[[ INPUT MATERIAL open ]]
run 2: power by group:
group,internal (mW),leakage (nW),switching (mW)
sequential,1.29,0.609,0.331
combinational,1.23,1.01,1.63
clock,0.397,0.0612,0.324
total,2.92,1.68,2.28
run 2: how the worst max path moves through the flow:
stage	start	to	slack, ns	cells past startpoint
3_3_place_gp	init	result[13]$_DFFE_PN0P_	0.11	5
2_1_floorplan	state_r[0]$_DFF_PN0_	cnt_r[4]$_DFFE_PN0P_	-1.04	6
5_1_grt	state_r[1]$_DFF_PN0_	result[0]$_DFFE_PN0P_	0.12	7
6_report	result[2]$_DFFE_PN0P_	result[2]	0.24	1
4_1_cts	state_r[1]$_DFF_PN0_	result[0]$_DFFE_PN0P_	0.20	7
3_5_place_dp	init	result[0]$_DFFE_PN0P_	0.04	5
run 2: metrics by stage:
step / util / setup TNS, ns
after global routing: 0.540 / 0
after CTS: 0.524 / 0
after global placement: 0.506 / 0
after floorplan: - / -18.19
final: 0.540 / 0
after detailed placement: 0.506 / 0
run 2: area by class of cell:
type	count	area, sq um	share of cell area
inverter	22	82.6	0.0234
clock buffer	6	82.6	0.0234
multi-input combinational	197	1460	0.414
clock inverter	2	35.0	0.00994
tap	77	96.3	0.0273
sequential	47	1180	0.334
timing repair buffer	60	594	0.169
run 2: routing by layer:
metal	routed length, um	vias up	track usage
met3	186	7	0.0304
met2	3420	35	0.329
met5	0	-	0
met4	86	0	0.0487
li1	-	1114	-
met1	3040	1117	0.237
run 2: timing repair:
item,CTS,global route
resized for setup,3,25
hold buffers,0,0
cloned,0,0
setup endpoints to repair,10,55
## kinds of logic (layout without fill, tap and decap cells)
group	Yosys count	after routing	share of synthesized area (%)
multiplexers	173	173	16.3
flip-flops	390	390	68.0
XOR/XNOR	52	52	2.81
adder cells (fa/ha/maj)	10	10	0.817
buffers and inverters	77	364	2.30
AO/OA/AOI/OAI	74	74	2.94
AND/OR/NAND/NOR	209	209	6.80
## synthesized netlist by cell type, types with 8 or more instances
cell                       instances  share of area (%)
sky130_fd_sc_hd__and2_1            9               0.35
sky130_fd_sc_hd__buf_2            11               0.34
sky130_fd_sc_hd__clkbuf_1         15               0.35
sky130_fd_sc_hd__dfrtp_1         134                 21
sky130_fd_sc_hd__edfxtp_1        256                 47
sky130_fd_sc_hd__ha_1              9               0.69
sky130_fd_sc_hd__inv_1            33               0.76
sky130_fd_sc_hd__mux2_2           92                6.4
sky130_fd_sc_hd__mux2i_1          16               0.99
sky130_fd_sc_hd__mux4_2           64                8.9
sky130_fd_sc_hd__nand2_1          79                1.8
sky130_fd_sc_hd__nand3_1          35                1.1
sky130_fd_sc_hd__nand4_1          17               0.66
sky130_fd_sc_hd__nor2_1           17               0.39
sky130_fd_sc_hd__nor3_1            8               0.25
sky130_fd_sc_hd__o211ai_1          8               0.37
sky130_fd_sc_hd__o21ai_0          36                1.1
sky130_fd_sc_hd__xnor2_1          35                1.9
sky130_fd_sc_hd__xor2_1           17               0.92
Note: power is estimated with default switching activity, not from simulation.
## config.mk

```make
export PLATFORM = sky130hd
export DESIGN_NAME = fpu_issue_ctrl
export DESIGN_NICKNAME = d
export VERILOG_FILES = /design/src/rtl/fpu_issue_ctrl.sv
export SDC_FILE = /design/constraint.sdc
export NUM_CORES = 1
export LEC_CHECK = 0
export CAP_MARGIN = 10
export CORE_ASPECT_RATIO = 0.5
export CORE_MARGIN = 5
export CORE_UTILIZATION = 38
export DETAILED_ROUTE_END_ITERATION = 7
export PLACE_DENSITY_LB_ADDON = 0.3
export SLEW_MARGIN = 20
export SYNTH_ARGS = -nofsm -noshare
export SYNTH_HDL_FRONTEND = slang
export SYNTH_SLANG_ARGS = --single-unit
```

## constraint.sdc

```tcl
create_clock -name clk -period 2.55 [get_ports clk]
set_input_delay 0.255 -clock clk [delete_from_list [all_inputs] [get_ports clk]]
set_output_delay 0.255 -clock clk [all_outputs]
set_load 0.005 [all_outputs]
```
[[ INPUT MATERIAL closed ]]
WORK TO BE COMPLETED:
Every line of the records that includes the word "routing" should be gathered.

ANSWER TO THIS EXERCISE:
after global routing: 0.540 / 0
run 2: routing by layer:
group	Yosys count	after routing	share of synthesized area (%)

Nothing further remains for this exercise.